Using the data beneath this instruction, retype only the lines from the one that contains "Post-Syn Area: 91600 um2" down to the one that contains "6.46 | 9.06 |", both included, exactly as they appear.

**Dataset entries**:

-------------------------

[src/rtl/cpu_dcache_dm_pkg.sv]
// Shared types and address-field helpers for the direct-mapped data cache.
// 32 B lines, 8 sets, 24-bit tags; refills move 4 beats of 64 bits.
package cache_types;

    typedef enum logic [1:0] {IDLE, COMPARE, WRITEBACK, FILL} state_t;

    localparam int TAG_W      = 24;
    localparam int IDX_W      = 3;
    localparam int WORD_W     = 3;
    localparam int LINE_W     = 256;
    localparam int BEAT_W     = 64;
    localparam int LINE_BYTES = 32;

    function automatic logic [TAG_W-1:0] get_tag(input logic [31:0] addr);
        return addr[31:8];
    endfunction

    function automatic logic [IDX_W-1:0] get_index(input logic [31:0] addr);
        return addr[7:5];
    endfunction

    function automatic logic [WORD_W-1:0] get_word(input logic [31:0] addr);
        return addr[4:2];
    endfunction

endpackage

[src/rtl/cpu_dcache_dm_data_array.sv]
// Line storage: 8 x 256 b, per-byte write enables, combinational read of the indexed line.
// Serves both core-word merges and 64-bit refill beats through the same write port.
module cache_data_array
    import cache_types::*;
(
    input  logic                  i_clk,
    input  logic                  i_we,
    input  logic [IDX_W-1:0]      i_idx,
    input  logic [LINE_BYTES-1:0] i_be,
    input  logic [LINE_W-1:0]     i_wdata,
    output logic [LINE_W-1:0]     o_rdata
);

    logic [LINE_W-1:0] r_lines [2**IDX_W];

    always_ff @(posedge i_clk) begin
        if (i_we) begin
            for (int b = 0; b < LINE_BYTES; b++) begin
                if (i_be[b]) r_lines[i_idx][8*b +: 8] <= i_wdata[8*b +: 8];
            end
        end
    end

    assign o_rdata = r_lines[i_idx];

endmodule

[src/rtl/cpu_dcache_dm.sv]
// Direct-mapped write-back/write-allocate D-cache: hit responds 2 cycles after request,
// clean miss 7 cycles, dirty miss 11 (1 beat/cycle memory); core holds its request until mem_resp.
module cpu_dcache_dm
    import cache_types::*;
#(
    parameter int S_INDEX  = 3,
    parameter int S_OFFSET = 5
)
(
    input  logic        clk,
    input  logic        rst,
    input  logic        mem_read,
    input  logic        mem_write,
    input  logic [3:0]  mem_byte_enable,
    input  logic [31:0] mem_address,
    input  logic [31:0] mem_wdata,
    output logic        mem_resp,
    output logic [31:0] mem_rdata,
    output logic        pmem_read,
    output logic        pmem_write,
    output logic [31:0] pmem_address,
    output logic [63:0] pmem_wdata,
    input  logic [63:0] pmem_rdata,
    input  logic        pmem_resp
);

    localparam int SETS = 1 << S_INDEX;

    state_t            r_state;
    logic [SETS-1:0]   r_valid;
    logic [SETS-1:0]   r_dirty;
    logic [TAG_W-1:0]  r_tag [SETS];
    logic [1:0]        r_beat_cnt;
    logic [31:0]       r_req_addr;
    logic [31:0]       r_req_wdata;
    logic [3:0]        r_req_be;
    logic              r_req_write;

    logic [IDX_W-1:0]      w_idx;
    logic [TAG_W-1:0]      w_req_tag;
    logic [WORD_W-1:0]     w_word;
    logic [LINE_W-1:0]     w_line;
    logic                  w_hit;
    logic                  w_arr_we;
    logic [LINE_BYTES-1:0] w_arr_be;
    logic [LINE_W-1:0]     w_arr_wdata;

    assign w_idx     = get_index(r_req_addr);
    assign w_req_tag = get_tag(r_req_addr);
    assign w_word    = get_word(r_req_addr);
    assign w_hit     = r_valid[w_idx] && (r_tag[w_idx] == w_req_tag);

    cache_data_array u_data (
        .i_clk   (clk),
        .i_we    (w_arr_we),
        .i_idx   (w_idx),
        .i_be    (w_arr_be),
        .i_wdata (w_arr_wdata),
        .o_rdata (w_line)
    );

    // Outputs decode from the registered state, so an async reset drops them immediately.
    always_comb begin
        mem_resp     = 1'b0;
        mem_rdata    = '0;
        pmem_read    = 1'b0;
        pmem_write   = 1'b0;
        pmem_address = '0;
        pmem_wdata   = '0;
        w_arr_we     = 1'b0;
        w_arr_be     = '0;
        w_arr_wdata  = '0;
        case (r_state)
            COMPARE: begin
                if (w_hit) begin
                    mem_resp  = 1'b1;
                    mem_rdata = w_line[{w_word, 5'b0} +: 32];
                    if (r_req_write) begin
                        w_arr_we    = 1'b1;
                        w_arr_be    = LINE_BYTES'({28'b0, r_req_be}) << {w_word, 2'b0};
                        w_arr_wdata = {8{r_req_wdata}};
                    end
                end
            end
            WRITEBACK: begin
                pmem_write   = 1'b1;
                pmem_address = {r_tag[w_idx], w_idx, {S_OFFSET{1'b0}}};
                pmem_wdata   = w_line[{r_beat_cnt, 6'b0} +: BEAT_W];
            end
            FILL: begin
                pmem_read    = 1'b1;
                pmem_address = {w_req_tag, w_idx, {S_OFFSET{1'b0}}};
                if (pmem_resp) begin
                    w_arr_we    = 1'b1;
                    w_arr_be    = LINE_BYTES'(32'hFF) << {r_beat_cnt, 3'b0};
                    w_arr_wdata = {4{pmem_rdata}};
                end
            end
            default: ;
        endcase
    end

    always_ff @(posedge clk or posedge rst) begin
        if (rst) begin
            r_state     <= IDLE;
            r_valid     <= '0;
            r_dirty     <= '0;
            r_beat_cnt  <= '0;
            r_req_addr  <= '0;
            r_req_wdata <= '0;
            r_req_be    <= '0;
            r_req_write <= 1'b0;
        end else begin
            case (r_state)
                IDLE: begin
                    if (mem_read || mem_write) begin
                        r_req_addr  <= mem_address;
                        r_req_wdata <= mem_wdata;
                        r_req_be    <= mem_byte_enable;
                        r_req_write <= mem_write;
                        r_state     <= COMPARE;
                    end
                end
                COMPARE: begin
                    if (w_hit) begin
                        if (r_req_write) r_dirty[w_idx] <= 1'b1;
                        r_state <= IDLE;
                    end else if (r_valid[w_idx] && r_dirty[w_idx]) begin
                        r_state <= WRITEBACK;
                    end else begin
                        r_state <= FILL;
                    end
                end
                WRITEBACK: begin
                    if (pmem_resp) begin
                        r_beat_cnt <= r_beat_cnt + 2'd1;
                        if (r_beat_cnt == 2'd3) begin
                            r_dirty[w_idx] <= 1'b0;
                            r_state        <= FILL;
                        end
                    end
                end
                FILL: begin
                    if (pmem_resp) begin
                        r_beat_cnt <= r_beat_cnt + 2'd1;
                        if (r_beat_cnt == 2'd3) begin
                            r_valid[w_idx] <= 1'b1;
                            r_dirty[w_idx] <= 1'b0;
                            r_state        <= COMPARE;
                        end
                    end
                end
                default: r_state <= IDLE;
            endcase
        end
    end

    always_ff @(posedge clk) begin
        if (r_state == FILL && pmem_resp && r_beat_cnt == 2'd3) r_tag[w_idx] <= w_req_tag;
    end

    // Simultaneous read and write is a core bug; the write wins in IDLE.
    assert property (@(posedge clk) disable iff (rst) !(mem_read && mem_write));

endmodule

[config.mk]
export PLATFORM = sky130hd
export DESIGN_NAME = cpu_dcache_dm
export DESIGN_NICKNAME = d
export VERILOG_FILES = /design/src/rtl/cpu_dcache_dm_pkg.sv /design/src/rtl/cpu_dcache_dm_data_array.sv /design/src/rtl/cpu_dcache_dm.sv
export SDC_FILE = /design/constraint.sdc
export NUM_CORES = 2
export LEC_CHECK = 0
export ABC_AREA = 0
export BUFFER_PORTS_ARGS = -buffer_cell sky130_fd_sc_hd__buf_4
export CAP_MARGIN = 20
export CORE_ASPECT_RATIO = 1.2
export CORE_UTILIZATION = 38
export CTS_BUF_LIST = sky130_fd_sc_hd__clkbuf_16
export CTS_CLUSTER_DIAMETER = 50
export DETAILED_ROUTE_END_ITERATION = 10
export SYNTH_ARGS = -nofsm -noshare
export SYNTH_HDL_FRONTEND = slang
export SYNTH_SLANG_ARGS = --single-unit
[constraint.sdc]
create_clock -name clk -period 13.35 [get_ports clk]
set_input_delay 2.67 -clock clk [delete_from_list [all_inputs] [get_ports clk]]
set_output_delay 2.67 -clock clk [all_outputs]
set_load 0.05 [all_outputs]
Word level (Yosys, flattened, before mapping)
Memory sizes are Yosys's and may differ from the RTL's. Index checks and enable logic that the tools add are counted.

Flip-flop bits (word level): 89. Memory bits (writable): 2240. Bits of input ports: 137. Output and inout port bits: 131. Logic and storage cells: 186. Memories kept: 2.

Memories: u_data.r_lines (depth 8, bits a word 256, rd ports 1, clocked after Yosys merged registers in 0, wr ports 1, RTL line cpu_dcache_dm_data_array.sv:14) `logic [LINE_W-1:0] r_lines [2**IDX_W];`; r_tag (depth 8, bits a word 24, rd ports 1, clocked after Yosys merged registers in 0, wr ports 1, RTL line cpu_dcache_dm.sv:32) `logic [TAG_W-1:0] r_tag [SETS];`.

Add/sub/neg operators: 1. $lt $le $gt $ge: 2. Eq/ne operators: 14. Shifts and indexed selects: 4. Multiplexer cells: 137. Bitwise operators: 4. Reduce and logical (&&, ||, !) cells: 14.

Operators with widths (number): $mux W256 (3); $pmux W256 S2 (1); $shiftx A256 B9 Y32 (1); $shiftx A256 B9 Y64 (1); $mux W32 (5); $pmux W32 S2 (2); $mux W1 (109); $mux W64 (1); $mux W8 (4); $shl A4 B5 Y32 (1); $shl A8 B5 Y32 const A (1); $eq A24 B24 Y1 (1); $or A8 B8 Y8 (2); $pmux W8 S2 (1); $mux W2 (6); $ne A2 B2 Y1 const B (6); $reduce_and A5 Y1 (2); $and A8 B8 Y8 (1); $not A8 Y8 (1); $pmux W2 S4 (1); $bmux W1 S3 (2); $eq A2 B2 Y1 const B (3); $ne A2 B1 Y1 const B (3); $logic_and A1 B1 Y1 (5); 12 further kinds (13).

Depth between registers and ports, before layout
Depth after elaboration: 9. Mapped depth: 16. Depth with buffers taken out: 8.

By module
From an unflattened synthesis, not the netlist that was laid out.

Cells, all modules: 4500. Area total of the unflattened synthesis: 95502.8 um^2.

Modules (own cells, without submodules): cache_data_array (instances 1, cells each 3288, area each 78651.7 um^2, seq. area each 61499.0 um^2); cpu_dcache_dm (instances 1, cells each 1212, area each 16851.2 um^2, seq. area each 7942.6 um^2).

Least setup slack after synthesis
No wires, ideal clock.

Path type: register -> output. From: register r_req_addr[7]. To: output mem_rdata[22]. Arrival time: 4.363 ns. Data required time: 10.680 ns. Slack: 6.317 ns. Cell stages (with the launch flop): 14. Cell sequence: dfrtp_1 > buf_2 > buf_2 > buf_2 > buf_1 > mux4_2 > mux2i_1 > xor2_1 > and4b_1 > nand4_1 > nor4b_4 > nand2_1 > clkbuf_1 > a211oi_1.

Cells in the longest elaborated chain, start to end: 5. Elaborated cells between the ends (all ways): 9. Those cells by class: eq/ne (1); shift (1); mux (4); reduce/logical (1); memory (2).

RTL lines: start, declared (RTL line cpu_dcache_dm.sv:34) `logic [31:0] r_req_addr;`; start signal, assigned (RTL line cpu_dcache_dm.sv:117) `r_req_addr <= mem_address;`; parallel branches: the longest is 3 deep, another holds $mem_v2 Z8 W256; $mux W32 (*) (RTL line cpu_dcache_dm.sv:75) `if (w_hit) begin`; $mux W32 (*) (RTL line cpu_dcache_dm.sv:73) `case (r_state)`; end, declared (RTL line cpu_dcache_dm.sv:18) `output logic [31:0] mem_rdata,`.

Mark *: on every way between the ends. The select of a mux whose other input is x is not followed.

Final worst setup path
From: register r_req_addr[7]. To: output mem_rdata[13].

The elaborated chain is that of the path after synthesis.

==> summary.txt <==
status: finished clean
CTS tree: yes
Detailed Place HPWL: 196000 um
placed instance count: 8727
Max Clk Rate: 0.0988 GHz
# DRC: 0
crit path capture type: output pin
crit-path cells: buf_4 > buf_4 > and2_4 > buf_12 > buf_4 > a22oi_1 > and4_1 > mux2i_1 > nand2_1 > a311oi_2 > buf_4
Slowest-stage cell, CP: dfrtp_4
crit-path max cell delay: 0.93 ns
peak supply drop: 0.176 mV
worst path required time: 10.68 ns
register share of total power: 39.1%
GP Congestion: 0.903
Port-buffer cells: 260
global route total overflow: 0
Clk Latency, worst-skew pair: 0.87 ns
Crit path buffers/inverters: 5
via count: 56700
post-CTS resize count: 0
Synth async-reset ratio: 3.74%
Area Growth Syn to Fin: 16.3%
WP data arrival: 7.46 ns
WL final: 312000 um
Mean Syn Cell Area: 17.1 um2
total of max-cap violations: 0
Rel. slew slack: 16.9%
share of layout cells above drive strength 1: 21.8%
Psw: 8.81 mW
Worst-path clk slew: 0.06 ns
clock sink total: 2327
1st-iter DRT viols: 7658
DR WL/cell: 34.1 um
area fraction of the dominant cell type after synthesis: 73.4%
CP max FO: 121
CTS HTree Levels: 4
Switching Fraction: 38.1%
sequential fraction of the synthesis area: 75.8%
total power: 23.1 mW
post-CTS setup buffer count: 0
number of synthesized flops with an enable pin: 2240
most common cell in the netlist: edfxtp_1
number of CTS-inserted buffers: 220
initial antenna violation count: 16
RSZ-0062 raised after global routing: no
Int Pwr: 14.3 mW
Vias/cell: 6.19
CP Launch Type: flip-flop
dominant synthesized flop cell: edfxtp_1
commonest cells in the netlist: edfxtp_1, a22oi_1, clkbuf_1
clock skew: 0.0415 ns
core outline area: 240000 um2
largest area contributor in the netlist: edfxtp_1
Antenna Nets Post-Route: 0
minimum clock period: 10.13 ns
Yosys reg bits: 2327
Ys Warns: 0
# setup viols final: 0
die extent in y: 540 um
LEAKAGE: 35.3 nW
Post-Place Worst Slack: 4.23 ns
Final WS setup: 3.22 ns
setup TNS: 0 ns
die area: 243000 um2
Combinational Power Share: 34.3%
clock share of power: 26.6%
clk buf depth: 3
Slew Limit Fails: 0
Crit path max-delay family: buffers and inverters
final non-filler cell total: 9164
largest net degree at the start of global routing: 147
Pwr Density: 217 nW/um2
First-pass DRT Iterations: 6
WS Path Type: flip-flop to output pin
# rows: 197
worst hold path type: flip-flop to flip-flop
Ports: 268
number of global-route vias before repair: 53700
Final Hold Fails: 0
Yosys cell types: 59
Mapped Cells: 5373
most used cell, CP: buf_4
Post-Syn Area: 91600 um2
die span in x: 450 um
gr usage total: 24.9%
Slew @ Worst Pin: 1.24 ns
first-pass GRT wire length: 428000 um
Clk Tree Root Cell: clkbuf_16
Post-CTS Hold Buffers: 0
Starting Density: 38.2%
nets: 5932
Final Cycle Share: 75.8%
Synth area leaders: edfxtp_1, a22oi_1, dfrtp_1, mux4_2, clkbuf_1
==> power groups by stage <==
| stage | logic (mW) | clock network [mW] | registers, mW |
|---|---|---|---|
| 2_1_floorplan | 4.61 | 0 | 8.85 |
| 3_3_place_gp | 7.73 | 0 | 9.16 |
| 3_5_place_dp | 7.79 | 0 | 9.18 |
| 4_1_cts | 7.81 | 6.20 | 9.02 |
| 5_1_grt | 8.18 | 6.46 | 9.06 |
| 6_report | 7.94 | 6.15 | 9.04 |
==> stage by stage <==
stage | hold WS, ns | instance area (um2) | utilization, %
CTS | 0.465 | 106000 | 44.3
finish | 0.469 | 107000 | 44.4
global placement | 0.444 | 99100 | 41.3
global route | 0.480 | 107000 | 44.4
detailed placement | 0.447 | 99200 | 41.4
floorplan | 0.428 | 91600 | -
==> path summary, 6_finish.rpt <==
| path | cells after the start | slack, ns | from | to |
|---|---|---|---|---|
| setup / recovery | 11 | 3.22 | r_req_addr[7]$_DFFE_PP0P_ | mem_rdata[13] |
| hold / removal | 1 | 0.47 | r_valid[2]$_DFFE_PP0P_ | r_valid[2]$_DFFE_PP0P_ |
| setup reg to reg | 11 | 6.20 | r_req_addr[7]$_DFFE_PP0P_ | u_data.r_lines[6][28]$_DFFE_PP_ |
| hold reg to reg | 1 | 0.47 | r_valid[2]$_DFFE_PP0P_ | r_valid[2]$_DFFE_PP0P_ |
| max in group asynchronous | 3 | 10.18 | rst | r_req_addr[7]$_DFFE_PP0P_ |
| min in group asynchronous | 2 | 1.85 | rst | r_req_wdata[22]$_DFFE_PP0P_ |
==> state kept, by name, indices dropped and copies added, names as in the netlist, named ones only <==
signal	flops
r_beat_cnt	2
r_req_addr	30
r_req_be	4
r_req_wdata	32
r_req_write	1
r_state	2
r_tag	192
r_valid	8
u_data.r_lines	2048
==> layout by cell type, fill, tap and decap left out, drive strengths merged, types with 22 or more instances in the layout <==
master and instances:
mux2 85, edfxtp 2240, o21ai 89, mux4 89, clkinv 102, o41ai 128, a21oi 146, nor2 86
clkbuf 224, nand4 155, a211oi 42, dfrtp 87, nand2 193, o31ai 22, inv 78, and4 97
a22oi 957, o211ai 103, buf 626, a22o 99, mux2i 88
==> layer usage <==
metal | vias to the layer above | track usage [%] | share of wire (%)
li1 | 23300 | - | -
met1 | 29200 | 32.3 | 37
met2 | 3529 | 39.3 | 47
met3 | 623 | 5.20 | 10
met4 | 8 | 13.4 | 5.9
met5 | - | 0 | 0.017
==> cell type report <==
cell class	instances	area [um2]
tap	3184	3980
clock inverter	183	1460
antenna	9	22.5
multi-input combinational	2585	21000
timing repair buffer	627	4970
clock buffer	223	5580
inverter	26	108
fill	20700	133000
sequential	2327	69500
==> cells by family after synthesis <==
family | count (synthesis) | synth area share (%)
flip-flops | 2327 | 75.8
XOR/XNOR | 12 | 0.115
buffers and inverters | 465 | 2.08
other | 1 | 0.00409
adder cells (fa/ha/maj) | 8 | 0.109
multiplexers | 262 | 4.19
AND/OR/NAND/NOR | 660 | 4.07
AO/OA/AOI/OAI | 1638 | 13.6
Note: power is estimated with default switching activity, not from simulation.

-------------------------

**Expected answer**:
Post-Syn Area: 91600 um2
die span in x: 450 um
gr usage total: 24.9%
Slew @ Worst Pin: 1.24 ns
first-pass GRT wire length: 428000 um
Clk Tree Root Cell: clkbuf_16
Post-CTS Hold Buffers: 0
Starting Density: 38.2%
nets: 5932
Final Cycle Share: 75.8%
Synth area leaders: edfxtp_1, a22oi_1, dfrtp_1, mux4_2, clkbuf_1
==> power groups by stage <==
| stage | logic (mW) | clock network [mW] | registers, mW |
|---|---|---|---|
| 2_1_floorplan | 4.61 | 0 | 8.85 |
| 3_3_place_gp | 7.73 | 0 | 9.16 |
| 3_5_place_dp | 7.79 | 0 | 9.18 |
| 4_1_cts | 7.81 | 6.20 | 9.02 |
| 5_1_grt | 8.18 | 6.46 | 9.06 |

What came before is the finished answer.